Google Cloud Setup¶

General Information¶

Any pipeline we use will likely utilize three different products within the Google Cloud ecosystem; Compute Engine for genomics and microbiome (link TBA), Cloud Storage for genomics and microbiome (link TBA), and the Container Repository. As the names imply, the pipeline performs computations using the compute engine, stores data in cloud storage, and uses docker images stored in the container registry. If you are at the Broad Institute, you should be able to follow this link and use your Broad gmail account to sign into the platform. The Xavier Lab has projects called genomics-xavier and microbiome-xavier, and these are the projects under which all activities take place. This is also the level of organization at which billing takes place.

Web Access¶

Google cloud can be controlled through web interface. Click links above and below.

Create instance
Create bucket
Plz follow naming convention.
Cost: No need to worry unless using >1TB of bucket or hard disk, or running >16 cores or >64GB memory on average per month.

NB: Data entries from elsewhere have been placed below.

===== src/rtl/imm_pkg.sv =====
// Shared types for the registered immediate generator: format select
// encoding and the output-buffer entry layout.
package imm_pkg;

    typedef enum logic [2:0] {
        IMM_I     = 3'b000,
        IMM_U     = 3'b001,
        IMM_S     = 3'b010,
        IMM_J     = 3'b011,
        IMM_LD    = 3'b100,
        IMM_Z     = 3'b101,
        IMM_AUIPC = 3'b110,
        IMM_B     = 3'b111
    } imm_sel_e;

    // Entry fields are sized for the widest supported datapath and tag;
    // narrower configurations store zero-extended values and read back
    // only their low bits.
    localparam int IMM_MAX_W = 64;
    localparam int TAG_MAX_W = 16;

    typedef struct packed {
        logic [IMM_MAX_W-1:0] imm;
        logic [IMM_MAX_W-1:0] pc;
        logic [TAG_MAX_W-1:0] tag;
    } imm_entry_t;

endpackage


===== src/rtl/imm_format.sv =====
// Combinational immediate extraction for every RV format, including CSR
// zimm and the fused AUIPC target (PC + upper immediate, carry dropped).
module imm_format
    import imm_pkg::*;
#(
    parameter int DATA_WIDTH = 32
) (
    input  logic [31:0]           Instr,
    input  imm_sel_e              ImmSel,
    input  logic [DATA_WIDTH-1:0] PC,
    output logic [DATA_WIDTH-1:0] imm
);

    logic [DATA_WIDTH-1:0] u_imm;
    logic                  unused_opcode;

    // The opcode field never contributes to an immediate.
    assign unused_opcode = ^Instr[6:0];

    assign u_imm = DATA_WIDTH'($signed({Instr[31:12], 12'b0}));

    always_comb begin
        imm = '0;
        case (ImmSel)
            IMM_I, IMM_LD: imm = DATA_WIDTH'($signed(Instr[31:20]));
            IMM_S:         imm = DATA_WIDTH'($signed({Instr[31:25], Instr[11:7]}));
            IMM_B:         imm = DATA_WIDTH'($signed({Instr[31], Instr[7], Instr[30:25],
                                                      Instr[11:8], 1'b0}));
            IMM_J:         imm = DATA_WIDTH'($signed({Instr[31], Instr[19:12], Instr[20],
                                                      Instr[30:21], 1'b0}));
            IMM_U:         imm = u_imm;
            IMM_AUIPC:     imm = PC + u_imm;
            IMM_Z:         imm = DATA_WIDTH'(Instr[19:15]);
            default:       imm = '0;
        endcase
    end

endmodule


===== src/rtl/imm_gen_pipe.sv =====
// Registered immediate generator: computes the immediate on acceptance and
// queues {imm, pc, tag} in a DEPTH-entry FIFO toward the execute stage.
module imm_gen_pipe
    import imm_pkg::*;
#(
    parameter int DATA_WIDTH  = 32,
    parameter int INSTR_WIDTH = 32,
    parameter int DEPTH       = 2,
    parameter int TAG_WIDTH   = 5
) (
    input  logic                     clk,
    input  logic                     rst,
    input  logic                     flush,
    input  logic                     in_valid,
    output logic                     in_ready,
    input  logic [INSTR_WIDTH-1:0]   Instr,
    input  logic [2:0]               ImmSel,
    input  logic [DATA_WIDTH-1:0]    PC,
    input  logic [TAG_WIDTH-1:0]     in_tag,
    output logic                     out_valid,
    input  logic                     out_ready,
    output logic [DATA_WIDTH-1:0]    ImmExt,
    output logic [DATA_WIDTH-1:0]    out_pc,
    output logic [TAG_WIDTH-1:0]     out_tag,
    output logic [$clog2(DEPTH):0]   count
);

    localparam int PW = $clog2(DEPTH);
    localparam int CW = PW + 1;

    imm_entry_t            mem [DEPTH];
    logic [PW-1:0]         wr_ptr;
    logic [PW-1:0]         rd_ptr;
    logic [DATA_WIDTH-1:0] imm_val;
    imm_entry_t            wr_entry;
    logic                  push;
    logic                  pop;

    imm_format #(
        .DATA_WIDTH(DATA_WIDTH)
    ) u_format (
        .Instr  (Instr),
        .ImmSel (imm_sel_e'(ImmSel)),
        .PC     (PC),
        .imm    (imm_val)
    );

    // Handshake: a beat moves on a rising edge where valid && ready. in_ready
    // depends only on registered count, so a pop cannot open room for a push
    // in the same cycle; out_valid/head data hold until the beat is taken.
    assign in_ready  = (count != CW'(DEPTH));
    assign out_valid = (count != '0);
    assign push      = in_valid && in_ready;
    assign pop       = out_valid && out_ready;

    always_comb begin
        wr_entry     = '0;
        wr_entry.imm = IMM_MAX_W'(imm_val);
        wr_entry.pc  = IMM_MAX_W'(PC);
        wr_entry.tag = TAG_MAX_W'(in_tag);
    end

    always_ff @(posedge clk) begin
        if (rst) begin
            count  <= '0;
            wr_ptr <= '0;
            rd_ptr <= '0;
            for (int i = 0; i < DEPTH; i++) begin
                mem[i] <= '0;
            end
        end else if (flush) begin
            count  <= '0;
            wr_ptr <= '0;
            rd_ptr <= '0;
        end else begin
            if (push) begin
                mem[wr_ptr] <= wr_entry;
                wr_ptr      <= wr_ptr + PW'(1);
            end
            if (pop) begin
                rd_ptr <= rd_ptr + PW'(1);
            end
            case ({push, pop})
                2'b10:   count <= count + CW'(1);
                2'b01:   count <= count - CW'(1);
                default: count <= count;
            endcase
        end
    end

    assign ImmExt  = mem[rd_ptr].imm[DATA_WIDTH-1:0];
    assign out_pc  = mem[rd_ptr].pc[DATA_WIDTH-1:0];
    assign out_tag = mem[rd_ptr].tag[TAG_WIDTH-1:0];

endmodule


===== config.mk =====
export PLATFORM = sky130hd
export DESIGN_NAME = imm_gen_pipe
export DESIGN_NICKNAME = d
export VERILOG_FILES = /design/src/rtl/imm_pkg.sv /design/src/rtl/imm_format.sv /design/src/rtl/imm_gen_pipe.sv
export SDC_FILE = /design/constraint.sdc
export NUM_CORES = 1
export LEC_CHECK = 0
export CAP_MARGIN = 20
export CELL_PAD_IN_SITES_DETAIL_PLACEMENT = 0
export CELL_PAD_IN_SITES_GLOBAL_PLACEMENT = 1
export CORE_MARGIN = 4
export CORE_UTILIZATION = 46
export CTS_CLUSTER_DIAMETER = 120
export DETAILED_ROUTE_END_ITERATION = 8
export DONT_BUFFER_PORTS = 1
export PLACE_DENSITY = 0.75
export SLEW_MARGIN = 20
export SYNTH_ARGS = -nofsm -noshare
export SYNTH_HDL_FRONTEND = slang
export SYNTH_HIERARCHICAL = 1
export SYNTH_SLANG_ARGS = --single-unit

===== constraint.sdc =====
create_clock -name clk -period 3.4 [get_ports clk]
set_input_delay 1.02 -clock clk [delete_from_list [all_inputs] [get_ports clk]]
set_output_delay 1.02 -clock clk [all_outputs]
set_load 0.01 [all_outputs]

; Word-level counts from Yosys, hierarchy flattened
; Memories as Yosys holds them, arrays and structs flattened. A register that Yosys moved wholly into a read port is not among the register bits.
; Index checks and enable logic that the tools add are counted.
[totals]
ff_bits = 4
latch_bits = 0
ram_bits = 138
rom_bits = 0
inputBits = 77
output_inout_bits = 73
n_memories = 1
[mem_list]
columns = memory, words, width, rd, rd_clocked_by_memory_dff, wr, line
row1 = mem, 2, 69, 1, 1, 2, imm_gen_pipe.sv:31  ; imm_entry_t mem [DEPTH];
[classes]
addsub = 5
n_mul = 0
div = 0
magnitude_cmp = 0
eq_ne = 10
shifts = 0
n_mux = 13
n_bitwise = 0
reduce_logical = 8
[op_table]
columns = operator, n
row1 = $pmux W32 S7, 1
row2 = $mux W69, 1
row3 = $reduce_or A69 Y1, 1
row4 = $add A32 B32 Y32, 1
row5 = $eq A3 B3 Y1 const B, 4
row6 = $mux W1, 10
row7 = $eq A3 B2 Y1 const B, 2
row8 = $pmux W2 S2, 1
row9 = $reduce_bool A2 Y1, 2
row10 = $reduce_or A2 Y1, 2
row11 = $eq A3 B1 Y1 const B, 1
row12 = $logic_not A3 Y1, 1
row13 = $add A1 B1 Y1 const B, 2
row14 = $add A2 B1 Y2 const B, 1
row15 = $eq A2 B1 Y1 const B, 1
row16 = $eq A2 B2 Y1 const B, 1
row17 = $logic_and A1 B1 Y1, 2
row18 = $ne A2 B2 Y1 const B, 1
row19 = $sub A2 B1 Y2 const B, 1

; Logic depth before layout (Yosys ltp)
; Gate-level depths: netlist of run 1.
[logic_depth]
ltp_word = 8
depth_mapped = 10
depth_no_buf = 10

; By module
; Netlist of run 1, hierarchy kept.
[modules_own_cells]
columns = module, instances, cells_per_inst, area_each_um2
row1 = imm_gen_pipe, 1, 398, 6179.7
row2 = imm_format, 1, 251, 1781.7

; Least setup slack after synthesis of run 1
; Ideal clock, no wire load.
[synth_path]
kind = input to register
start = input port Instr[12]
end = memory mem[0][61] in the netlist's numbering, data pin
arrival_ns = 2.974
required_time_ns = 3.145
setup_slack_ns = 0.171
stages = 10
n_path_buf = 0
cell_sequence = ha_1 -> fa_1 -> a21o_1 -> a221oi_2 -> o21ai_2 -> nand3_2 -> o21ai_1 -> xor2_1 -> a221o_1 -> and2_1
[synth_lines]
columns = element, line
row1 = start: declaration, imm_gen_pipe.sv:16  ; input logic [INSTR_WIDTH-1:0] Instr,
row2 = end: declaration, imm_gen_pipe.sv:31

==> results of run 1 <==
## worst paths after layout
| path | from | to | slack (ns) |
|---|---|---|---|
| setup / recovery | Instr[12] | mem[0][63]$_SDFFCE_PN0P_ | 0.40 |
| hold / removal | wr_ptr$_SDFFE_PP0P_ | wr_ptr$_SDFFE_PP0P_ | 0.54 |
| setup reg to reg | count[0]$_SDFFE_PP0P_ | mem[0][30]$_SDFFCE_PN0P_ | 1.47 |
| hold reg to reg | wr_ptr$_SDFFE_PP0P_ | wr_ptr$_SDFFE_PP0P_ | 0.54 |
## flip-flops by register name, summed over array words and instances (netlist names), named ones only
register and count:
rd_ptr 1, mem 138, count 2, wr_ptr 1
## cells by family (layout without fill, tap and decap cells)
logic type      Yosys count  after routing  synth area share (%)
simple gates            221            221                  16.6
mux                      76             76                  10.7
xor+xnor                 17             17                  1.87
compound gates          121            121                  10.5
buf+inv                  50             55                  3.65
flops                   143            143                  53.3
fa+ha+maj                21             21                  3.39
## final cells by class
cell class | count | area, µm²
Inverter | 8 | 30.0
Sequential cell | 143 | 4250
Clock inverter | 13 | 140
Tap cell | 220 | 275
Clock buffer | 19 | 433
Fill cell | 1463 | 8080
Multi-Input combinational cell | 456 | 3430
Timing Repair Buffer | 15 | 125
## synth_stat cells (7+ instances only)
library cell               instances
sky130_fd_sc_hd__a21oi_1          40
sky130_fd_sc_hd__a221o_1           9
sky130_fd_sc_hd__a22o_1           18
sky130_fd_sc_hd__and2_1          139
sky130_fd_sc_hd__buf_2             9
sky130_fd_sc_hd__buf_6             7
sky130_fd_sc_hd__clkbuf_1          8
sky130_fd_sc_hd__clkbuf_2         14
sky130_fd_sc_hd__edfxtp_1        138
sky130_fd_sc_hd__ha_1             20
sky130_fd_sc_hd__inv_1             8
sky130_fd_sc_hd__mux2_2           74
sky130_fd_sc_hd__nand2_1          23
sky130_fd_sc_hd__nor2_1           20
sky130_fd_sc_hd__nor2b_1          10
sky130_fd_sc_hd__o21ai_0          21
sky130_fd_sc_hd__xnor2_1           8
sky130_fd_sc_hd__xor2_1            9
## worst max-delay path, cell delays in order
cell	delay, ns
sky130_fd_sc_hd__ha_1	0.20
sky130_fd_sc_hd__fa_1	0.41
sky130_fd_sc_hd__a21o_1	0.20
sky130_fd_sc_hd__a221oi_2	0.33
sky130_fd_sc_hd__o21ai_2	0.14
sky130_fd_sc_hd__a31oi_1	0.28
sky130_fd_sc_hd__o21bai_1	0.12
sky130_fd_sc_hd__xnor2_1	0.20
sky130_fd_sc_hd__o21ai_0	0.12
sky130_fd_sc_hd__and2_1	0.15
## per-stage QoR
step / worst slack (ns) / hold WS, ns
detailed placement: -0.0323 / 0.508
global route: 0.232 / 0.588
floorplan: 0.171 / 0.481
finish: 0.402 / 0.539
CTS: 0.412 / 0.544
global placement: 0.0253 / 0.497
## where the power goes
part           internal (mW)  switching (mW)
combinational          0.209           0.304
clock                   1.08           0.714
sequential              2.02          0.0263
## metal layers
metal | up-vias | track usage, % | part of all wire [%] | wire, µm
li1 | 2357 | - | - | -
met1 | 2405 | 24.5 | 43 | 8140
met5 | - | 0 | 0 | 0
met3 | 15 | 7.86 | 7.7 | 1450
met4 | 0 | 5.61 | 1.2 | 217
met2 | 133 | 31.5 | 48 | 9030
==> summary.json, run 1 <==
{
  "post_synthesis_cell_area": {"value": 7960, "unit": "µm²"},
  "tritoncts": {"value": "yes"},
  "critical_path_required": {"value": 3.57, "unit": "ns"},
  "num-nets-final": {"value": 739},
  "critPathArrivalTime": {"value": 3.17, "unit": "ns"},
  "grt_max_degree": {"value": 70},
  "grt-ovfl-total": {"value": 0},
  "wire_per_inst": {"value": 21.6, "unit": "µm"},
  "die_height": {"value": 140, "unit": "µm"},
  "clock_skew": {"value": 0.00954, "unit": "ns"},
  "start_util": {"value": 47.5, "unit": "%"},
  "synth_area_leader_cell": {"value": "sky130_fd_sc_hd__edfxtp_1"},
  "ios": {"value": 150},
  "p_total": {"value": 4.36, "unit": "mW"},
  "syn_inst": {"value": 649},
  "place.detailed.instances": {"value": 842},
  "floorplan.core_area": {"value": 16800, "unit": "µm²"},
  "groute.usage.overall": {"value": 19.6, "unit": "%"},
  "cts_repair_resize_count": {"value": 0},
  "grt_first_pass_wirelength": {"value": 29300, "unit": "µm"},
  "timing.hold.worst.class": {"value": "flip-flop to flip-flop"},
  "leakagePower": {"value": 3.27, "unit": "nW"},
  "postSynth.asyncResetShare": {"value": 0, "unit": "%"},
  "route.detailed.drc": {"value": 0},
  "timing.max_cap.violations": {"value": 0},
  "finalHoldViolCount": {"value": 0},
  "first_iter_violations": {"value": 335},
  "yosys-top-cells-area": {"value": "sky130_fd_sc_hd__edfxtp_1 52%, sky130_fd_sc_hd__and2_1 11%, sky130_fd_sc_hd__mux2_2 10%, sky130_fd_sc_hd__ha_1 3.1%, sky130_fd_sc_hd__a21oi_1 2.5%"},
  "postRouteWirelength": {"value": 18800, "unit": "µm"},
  "dp_hpwl": {"value": 13400, "unit": "µm"},
  "cts_setup_buffers": {"value": 0},
  "initial_antenna_violation_count": {"value": 0},
  "cts_max_path_buffers": {"value": 2},
  "buffer_ports.inserted": {"value": 0},
  "final.min_clock_period": {"value": 3.00, "unit": "ns"},
  "antenna_cell_count": {"value": 0},
  "rsz0062_at_grt": {"value": "false"},
  "finalSetupTns": {"value": 0, "unit": "ns"},
  "clock_sinks": {"value": 143},
  "final_setup_violation_count": {"value": 0},
  "outcome": {"value": "completed"},
  "via_count": {"value": 4910},
  "layout.cells.most_common_list": {"value": "139 x sky130_fd_sc_hd__and2_1, 138 x sky130_fd_sc_hd__edfxtp_1, 74 x sky130_fd_sc_hd__mux2_2"},
  "most_common_cell_after_layout_fill_and_taps_aside": {"value": "sky130_fd_sc_hd__and2_1"},
  "synthesis.nets": {"value": 747},
  "number_of_different_library_cells_in_the_post_synthesis_netlist": {"value": 58},
  "drtPass1Iterations": {"value": 5},
  "worstRegToRegCells": {"value": 4},
  "placed_cell_area": {"value": 8110, "unit": "µm²"},
  "ant_nets": {"value": 0},
  "yosys_warnings": {"value": 6},
  "grt_pass1_vias": {"value": 5025},
  "fmax_achieved": {"value": 334, "unit": "MHz"},
  "cts_max_level": {"value": 4},
  "worst_vdd_drop": {"value": 0.327, "unit": "mV"},
  "crit_path_end_kind": {"value": "flip-flop"},
  "drive_above_1_share": {"value": 20.8, "unit": "%"},
  "synth.avg_cell_area": {"value": 12.3, "unit": "µm²"},
  "final_design_area_no_fill": {"value": 8680, "unit": "µm²"},
  "post-synth-top-area-fraction": {"value": 52.1, "unit": "%"},
  "avgViaCountPerCell": {"value": 5.62},
  "row_count": {"value": 47},
  "ys_seq_area_share": {"value": 53.3, "unit": "%"},
  "power_per_cell_area": {"value": 502, "unit": "nW/µm²"},
  "synth-seq-cells": {"value": 143},
  "synth-edff-count": {"value": 138},
  "slew_headroom": {"value": 57.1, "unit": "%"},
  "critical_path_peak_fanout": {"value": 3},
  "layout.cells.non_filler": {"value": 874},
  "numCtsBuffers": {"value": 17},
  "hold_buffers": {"value": 0},
  "ratio_of_final_minimum_period_to_clock_period": {"value": 88.2, "unit": "%"},
  "finish.utilization": {"value": 51.8, "unit": "%"},
  "root_buffer": {"value": "sky130_fd_sc_hd__clkbuf_16"},
  "worst_skew_pair.late_latency": {"value": 0.43, "unit": "ns"},
  "worstMarginPinSlew": {"value": 0.642, "unit": "ns"},
  "criticalPathCategory": {"value": "primary input to flip-flop"},
  "ys.flop_type": {"value": "sky130_fd_sc_hd__edfxtp_1"},
  "timing.critical_path.from_type": {"value": "primary input"},
  "finalMaxSlewViolations": {"value": 0},
  "gpl.final_weighted_congestion": {"value": 0.817},
  "dieArea": {"value": 19500, "unit": "µm²"},
  "path_clk_slew": {"value": 0.06, "unit": "ns"},
  "die_w": {"value": 140, "unit": "µm"},
  "hold_path_depth": {"value": 2},
  "layout-area-overhead-vs-synth": {"value": 9.07, "unit": "%"}
}
Note: power is estimated with default switching activity, not from simulation.
==> inputs of run 2 (changes only) <==
--- a/config.mk
+++ b/config.mk
@@ -8,12 +8,13 @@
 export CAP_MARGIN = 20
 export CELL_PAD_IN_SITES_DETAIL_PLACEMENT = 0
 export CELL_PAD_IN_SITES_GLOBAL_PLACEMENT = 1
-export CORE_MARGIN = 4
-export CORE_UTILIZATION = 46
+export CORE_MARGIN = 10
+export CORE_UTILIZATION = 48
+export CTS_BUF_LIST = sky130_fd_sc_hd__clkbuf_2
 export CTS_CLUSTER_DIAMETER = 120
 export DETAILED_ROUTE_END_ITERATION = 8
 export DONT_BUFFER_PORTS = 1
-export PLACE_DENSITY = 0.75
+export PLACE_DENSITY = 0.78
 export SLEW_MARGIN = 20
 export SYNTH_ARGS = -nofsm -noshare
 export SYNTH_HDL_FRONTEND = slang
==> run 2 against run 1 <==
  * Die area increased by 14%
  * Utilization decreased by 0.71 points
  * Highest routed layer unchanged
  * Sequential cell count unchanged
  * Critical path type is now flip-flop to output pin
  * Combinational power about the same
  * Design area decreased by 3.4%
  * Power decreased by 18%
  * Via count decreased by 0.39%
  * Setup slack got worse by 0.15 ns
  * Sequential power about the same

If so, contact Ariel.

Command Line Access¶

Authentication¶

In order to access Google Cloud from the command line, you will need to authenticate and configure your Google Cloud account. You can do that through the following steps:

Log onto the Broad cluster

Carry out the following shell commands and follow the instructions:

# load google cloud software development kit
use .google-cloud-sdk

# authenticate (this should be necessary only for the first time using the google cloud sdk)
gcloud auth login

# identify the google cloud project
gcloud config set project <genomics-xavier, xavier_microbiome>

Congratulations! At this point, you should be able to interact with Google Cloud! It may be useful for you to check out the documentation for the Google Cloud command line tool (called gsutil) here.

Recommended Usages¶

Naming convention. Please name everything (instances, disks, snapshots, images, networks, buckets, service accounts, etc) by starting with your name. This identifies ownership to reduce mis-operation. Prefix instance names with ‘a’ is also recommended so it stays on top when running pipelines floods the instances list.
Machine types. Please use the proper machine type for your need. Feel free to use more CPUs & memory if necessary, but just remember to shut down or resize the machine upon finishing. Minimal machine size is recommended for simple single-thread analysis.
Automatic shutdown. Here’s a “selfstop” script to shutdown the instance running it. Example usage in bash:
```
( R < analysis.R &> analysis.log; selfstop ) &
disown
```
Use auto-delete buckets for temporary file transfer. Buckets expire-1d and expire-7d automatically delete files after 1 or 7 days.

Q&A¶

Root access. On official image:
```
sudo bash
```
Disk expansion:
1. Stop your instance
2. On Google Compute Engine web interface, go to Disks (left).
3. Click the disk you want to expand
4. Click Edit
5. Change the size and save
Other non-urgent questions. Please raise issue in this documentation or relevant repo.

Notes¶

Christian has noticed that using wildcard matching within gsutil does not work when using Z shell. He knows it works in bash, but can’t speak to any other shell options.